Pension Protection Fund calls for BHS liquidation to start within the month
BHS' biggest creditor, the Pension Protection Fund (PPF), is pushing for the company to be placed into liquidation by the end of the month.
Sky News reports that the PPF has told the joint administrators of BHS that it wants to bring forward investigations into the former directors of the retailer, which would take place when the liquidation begins.
Read more: Sir Philip Green faces grilling when MPs debate BHS' collapse next Thursday
BHS fell into administration in April months after Sir Philip Green sold it to serial bankrupt Dominic Chappell for £1.
The PPF is now providing pensions for the BHS employees, but will only be paying 90 per cent of what the BHS pension scheme would have been able to provide.

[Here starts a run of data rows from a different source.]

This is an optimization exercise on Yosys and OpenROAD, whose aim is small area, a short achievable clock period and few clock cycles, not a production implementation.
Power and IR drop assume default switching activity.

==> inputs of job 3468 <==
==> flow/design.v <==
module ALU(
    input  [31:0] A, B,
    input         Sub, Add, Xor, Or, And, ShiftL, ShiftR, Sra, Slt, Sltu,
    output [31:0] Result,
    output        Eq, Lt, Ltu
);
    wire [31:0] Bx  = Sub ? ~B : B;
    wire [32:0] Sum = {1'b0, A} + {1'b0, Bx} + {32'd0, Sub};
    assign Ltu = ~Sum[32];
    assign Lt  = (A[31] ^ B[31]) ? A[31] : Sum[31];
    assign Eq  = (A == B);
    function [31:0] rev(input [31:0] x);
        integer i;
        for (i = 0; i < 32; i = i + 1) rev[i] = x[31 - i];
    endfunction
    wire [31:0] ShIn  = ShiftL ? rev(A) : A;
    wire        Fill  = Sra & A[31] & ~ShiftL;
    wire [32:0] ShTmp = $signed({Fill, ShIn}) >>> B[4:0];
    wire [31:0] ShOut = ShiftL ? rev(ShTmp[31:0]) : ShTmp[31:0];
    assign Result = ({32{Add}} & Sum[31:0]) |
                    ({32{Xor}} & (A ^ B)) |
                    ({32{Or}}  & (A | B)) |
                    ({32{And}} & (A & B)) |
                    ({32{ShiftL | ShiftR}} & ShOut) |
                    {31'd0, (Slt & Lt) | (Sltu & Ltu)};
endmodule
module Control_Unit(
    input  [6:0] opcode,
    output isR, isI, isLoad, isStore, isBranch, isLUI, isAUIPC, isJAL, isJALR
);
    assign isR      = (opcode == 7'b0110011);
    assign isI      = (opcode == 7'b0010011);
    assign isLoad   = (opcode == 7'b0000011);
    assign isStore  = (opcode == 7'b0100011);
    assign isBranch = (opcode == 7'b1100011);
    assign isLUI    = (opcode == 7'b0110111);
    assign isAUIPC  = (opcode == 7'b0010111);
    assign isJAL    = (opcode == 7'b1101111);
    assign isJALR   = (opcode == 7'b1100111);
endmodule
module Extend(In, Imm_Ext);
    input  [31:0] In;
    output reg [31:0] Imm_Ext;
    wire [6:0] op = In[6:0];
    always @(*) begin
        case (op)
            7'b0100011: Imm_Ext = {{20{In[31]}}, In[31:25], In[11:7]};                       
            7'b1100011: Imm_Ext = {{19{In[31]}}, In[31], In[7], In[30:25], In[11:8], 1'b0};  
            7'b0110111,
            7'b0010111: Imm_Ext = {In[31:12], 12'b0};                                        
            7'b1101111: Imm_Ext = {{11{In[31]}}, In[31], In[19:12], In[20], In[30:21], 1'b0};  
            default:    Imm_Ext = {{20{In[31]}}, In[31:20]};                                 
        endcase
    end
endmodule
module Register_file(clk, WE3, WD3, A1, A2, A3, RD1, RD2);
    input clk, WE3;
    input  [4:0]  A1, A2, A3;
    input  [31:0] WD3;
    output [31:0] RD1, RD2;
    reg [31:0] Register [1:31];
    always @(posedge clk) begin
        if (WE3 & (A3 != 5'h00))
            Register[A3] <= WD3;
    end
    assign RD1 = Register[A1];
    assign RD2 = Register[A2];
endmodule
module Hazard_unit(
    input  [4:0] Rs1_D, Rs2_D,
    input  [4:0] Rs1_E, Rs2_E, Rd_E,
    input        MemReadE, PCSrcE,
    input        RegWriteM, RegWriteW,
    input  [4:0] Rd_M, Rd_W,
    output reg [1:0] ForwardAE,
    output reg [1:0] ForwardBE,
    output StallF, StallD, FlushD, FlushE
);
    wire lwStall = MemReadE && (Rd_E != 5'h00) && ((Rd_E == Rs1_D) || (Rd_E == Rs2_D));
    assign StallF = lwStall;
    assign StallD = lwStall;
    assign FlushD = PCSrcE;
    assign FlushE = lwStall | PCSrcE;
    always @(*) begin
        if (RegWriteM && (Rd_M != 5'h00) && (Rd_M == Rs1_E))
            ForwardAE = 2'b10;
        else if (RegWriteW && (Rd_W != 5'h00) && (Rd_W == Rs1_E))
            ForwardAE = 2'b01;
        else
            ForwardAE = 2'b00;
        if (RegWriteM && (Rd_M != 5'h00) && (Rd_M == Rs2_E))
            ForwardBE = 2'b10;
        else if (RegWriteW && (Rd_W != 5'h00) && (Rd_W == Rs2_E))
            ForwardBE = 2'b01;
        else
            ForwardBE = 2'b00;
    end
endmodule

Due to concerns about the independence of the the original administrators, Duff & Phelps, from Sir Philip Green, a second administrator, FRP Advisory, was appointed by the PPF.
City AM has learned that FRP Advisory will be taking over the liquidation process when it starts, and will be responsible for investigating the former directors of BHS from that point onwards.

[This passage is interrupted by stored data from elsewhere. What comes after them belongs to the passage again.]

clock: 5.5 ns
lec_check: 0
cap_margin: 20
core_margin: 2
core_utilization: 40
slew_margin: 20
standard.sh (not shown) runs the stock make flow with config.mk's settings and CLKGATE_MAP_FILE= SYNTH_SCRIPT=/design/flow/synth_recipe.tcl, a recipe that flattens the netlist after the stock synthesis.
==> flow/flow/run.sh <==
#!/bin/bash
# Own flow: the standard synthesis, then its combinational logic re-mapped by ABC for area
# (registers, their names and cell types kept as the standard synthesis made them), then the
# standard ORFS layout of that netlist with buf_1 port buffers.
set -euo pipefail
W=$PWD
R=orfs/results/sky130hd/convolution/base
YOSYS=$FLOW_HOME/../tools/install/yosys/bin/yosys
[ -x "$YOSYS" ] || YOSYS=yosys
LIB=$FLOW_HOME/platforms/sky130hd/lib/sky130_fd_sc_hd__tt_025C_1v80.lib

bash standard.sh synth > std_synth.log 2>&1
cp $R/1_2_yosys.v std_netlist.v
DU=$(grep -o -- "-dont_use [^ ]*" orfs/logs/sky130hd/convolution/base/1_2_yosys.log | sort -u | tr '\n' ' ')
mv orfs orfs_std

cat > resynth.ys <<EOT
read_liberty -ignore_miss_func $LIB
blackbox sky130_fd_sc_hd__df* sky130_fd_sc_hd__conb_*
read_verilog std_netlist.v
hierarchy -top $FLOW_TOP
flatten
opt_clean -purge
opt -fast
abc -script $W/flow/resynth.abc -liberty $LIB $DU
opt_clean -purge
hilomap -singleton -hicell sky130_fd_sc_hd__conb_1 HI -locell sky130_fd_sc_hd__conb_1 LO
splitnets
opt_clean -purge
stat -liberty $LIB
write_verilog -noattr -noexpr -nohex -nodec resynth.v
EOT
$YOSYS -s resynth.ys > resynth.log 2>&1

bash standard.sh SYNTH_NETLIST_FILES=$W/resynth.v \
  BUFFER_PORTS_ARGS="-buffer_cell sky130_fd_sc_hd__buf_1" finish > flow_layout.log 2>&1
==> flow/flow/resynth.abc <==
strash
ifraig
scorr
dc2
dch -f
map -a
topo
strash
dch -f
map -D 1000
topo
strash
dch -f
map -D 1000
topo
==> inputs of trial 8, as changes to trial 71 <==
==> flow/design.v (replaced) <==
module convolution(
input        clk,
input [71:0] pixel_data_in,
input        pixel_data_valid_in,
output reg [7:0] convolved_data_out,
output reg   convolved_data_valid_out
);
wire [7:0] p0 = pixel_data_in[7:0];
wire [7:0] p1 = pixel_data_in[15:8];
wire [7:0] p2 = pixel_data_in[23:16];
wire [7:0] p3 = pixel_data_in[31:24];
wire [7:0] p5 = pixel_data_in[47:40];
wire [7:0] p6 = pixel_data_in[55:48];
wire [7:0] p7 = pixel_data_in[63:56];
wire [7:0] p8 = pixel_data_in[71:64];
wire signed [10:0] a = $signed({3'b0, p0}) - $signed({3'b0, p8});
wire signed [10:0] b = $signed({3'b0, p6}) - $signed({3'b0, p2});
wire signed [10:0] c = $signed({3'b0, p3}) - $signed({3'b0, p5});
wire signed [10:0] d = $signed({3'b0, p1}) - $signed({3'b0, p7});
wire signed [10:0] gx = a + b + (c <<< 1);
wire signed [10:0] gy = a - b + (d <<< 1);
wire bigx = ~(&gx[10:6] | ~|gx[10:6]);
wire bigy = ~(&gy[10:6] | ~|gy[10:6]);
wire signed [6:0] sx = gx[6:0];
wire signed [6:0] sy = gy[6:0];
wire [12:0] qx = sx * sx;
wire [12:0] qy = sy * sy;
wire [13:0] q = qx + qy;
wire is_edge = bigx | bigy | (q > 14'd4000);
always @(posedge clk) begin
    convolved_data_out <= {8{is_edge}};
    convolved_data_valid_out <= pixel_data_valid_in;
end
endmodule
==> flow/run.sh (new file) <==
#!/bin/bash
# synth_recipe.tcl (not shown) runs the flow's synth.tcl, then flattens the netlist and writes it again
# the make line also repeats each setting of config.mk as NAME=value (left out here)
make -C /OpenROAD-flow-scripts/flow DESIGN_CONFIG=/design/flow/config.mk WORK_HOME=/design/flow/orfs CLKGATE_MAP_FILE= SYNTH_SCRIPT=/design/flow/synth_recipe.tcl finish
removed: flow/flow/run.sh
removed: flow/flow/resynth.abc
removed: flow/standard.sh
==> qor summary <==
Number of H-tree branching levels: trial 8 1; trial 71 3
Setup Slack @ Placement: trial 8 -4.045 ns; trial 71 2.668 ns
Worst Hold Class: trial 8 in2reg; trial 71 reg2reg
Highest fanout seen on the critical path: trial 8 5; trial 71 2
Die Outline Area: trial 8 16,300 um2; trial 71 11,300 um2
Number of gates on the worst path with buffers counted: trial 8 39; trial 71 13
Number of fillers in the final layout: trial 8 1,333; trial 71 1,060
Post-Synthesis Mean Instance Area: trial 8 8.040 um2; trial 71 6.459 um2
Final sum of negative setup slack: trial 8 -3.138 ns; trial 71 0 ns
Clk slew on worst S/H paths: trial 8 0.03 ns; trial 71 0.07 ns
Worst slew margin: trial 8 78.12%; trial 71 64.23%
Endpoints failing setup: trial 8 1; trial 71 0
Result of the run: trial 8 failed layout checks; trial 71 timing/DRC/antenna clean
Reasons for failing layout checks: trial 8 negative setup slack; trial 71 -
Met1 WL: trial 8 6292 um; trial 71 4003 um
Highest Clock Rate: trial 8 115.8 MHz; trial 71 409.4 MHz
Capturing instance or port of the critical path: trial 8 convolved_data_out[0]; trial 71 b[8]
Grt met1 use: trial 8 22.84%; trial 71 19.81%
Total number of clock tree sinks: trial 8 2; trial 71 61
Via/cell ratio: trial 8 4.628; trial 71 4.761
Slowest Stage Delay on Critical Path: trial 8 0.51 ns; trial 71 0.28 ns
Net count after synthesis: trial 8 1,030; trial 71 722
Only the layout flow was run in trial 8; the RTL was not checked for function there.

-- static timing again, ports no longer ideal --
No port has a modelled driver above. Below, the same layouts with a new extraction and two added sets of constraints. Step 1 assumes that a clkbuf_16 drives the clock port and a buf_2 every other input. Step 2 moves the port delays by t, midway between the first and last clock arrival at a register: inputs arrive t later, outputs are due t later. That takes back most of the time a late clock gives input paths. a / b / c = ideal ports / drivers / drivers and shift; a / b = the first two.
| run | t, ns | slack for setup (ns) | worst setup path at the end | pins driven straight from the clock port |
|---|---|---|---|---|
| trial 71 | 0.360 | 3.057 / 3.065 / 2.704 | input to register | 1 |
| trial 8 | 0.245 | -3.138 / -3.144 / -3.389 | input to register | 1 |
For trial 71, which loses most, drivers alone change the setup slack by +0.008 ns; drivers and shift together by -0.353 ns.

Read more: FRP Advisory set to be appointed BHS liquidators – ousting Duff & Phelps
The pace of the investigations into the sale of BHS has also been criticised by Frank Field MP, chair of the work and pensions select committee, which looked into the collapse of the high street retailer.
Field told City AM that he hopes The Pensions Regulator will be able to provide the conclusions of its investigations to parliament imminently.
He said: "We've got a debate a week on Thursday and it would have been helpful for us to know what The Pensions Regulator's preliminary conclusions were and we're entering that [debate] without that – and that's a disappointment.
"The regulator said she hoped she would have a report before the end of the year, and I hope there is a growing demand that they do need to improve radically on that end of year deadline."